Collected data:
--- config.mk ---
export PLATFORM = sky130hd
export DESIGN_NAME = playbus_sequencer
export DESIGN_NICKNAME = d
export VERILOG_FILES = /design/src/rtl/playbus_sequencer.sv
export SDC_FILE = /design/constraint.sdc
export NUM_CORES = 1
export LEC_CHECK = 0
export ABC_AREA = 1
export ABC_CLOCK_PERIOD_IN_PS = 1850
export CORE_MARGIN = 3
export CORE_UTILIZATION = 50
export CTS_BUF_LIST = sky130_fd_sc_hd__clkbuf_4 sky130_fd_sc_hd__clkbuf_8
export DETAILED_ROUTE_END_ITERATION = 6
export PLACE_DENSITY = 0.84
export SYNTH_ARGS = -nofsm -noshare
export SYNTH_HDL_FRONTEND = slang
export SYNTH_SLANG_ARGS = --single-unit
--- constraint.sdc ---
create_clock -name clk -period 1.85 [get_ports clk]
set_input_delay 0.37 -clock clk [delete_from_list [all_inputs] [get_ports clk]]
set_output_delay 0.37 -clock clk [all_outputs]
set_load 0.05 [all_outputs]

**Task objective**
If a line in the records includes the string "constraint", copy it.

**Exercise result**
export SDC_FILE = /design/constraint.sdc
--- constraint.sdc ---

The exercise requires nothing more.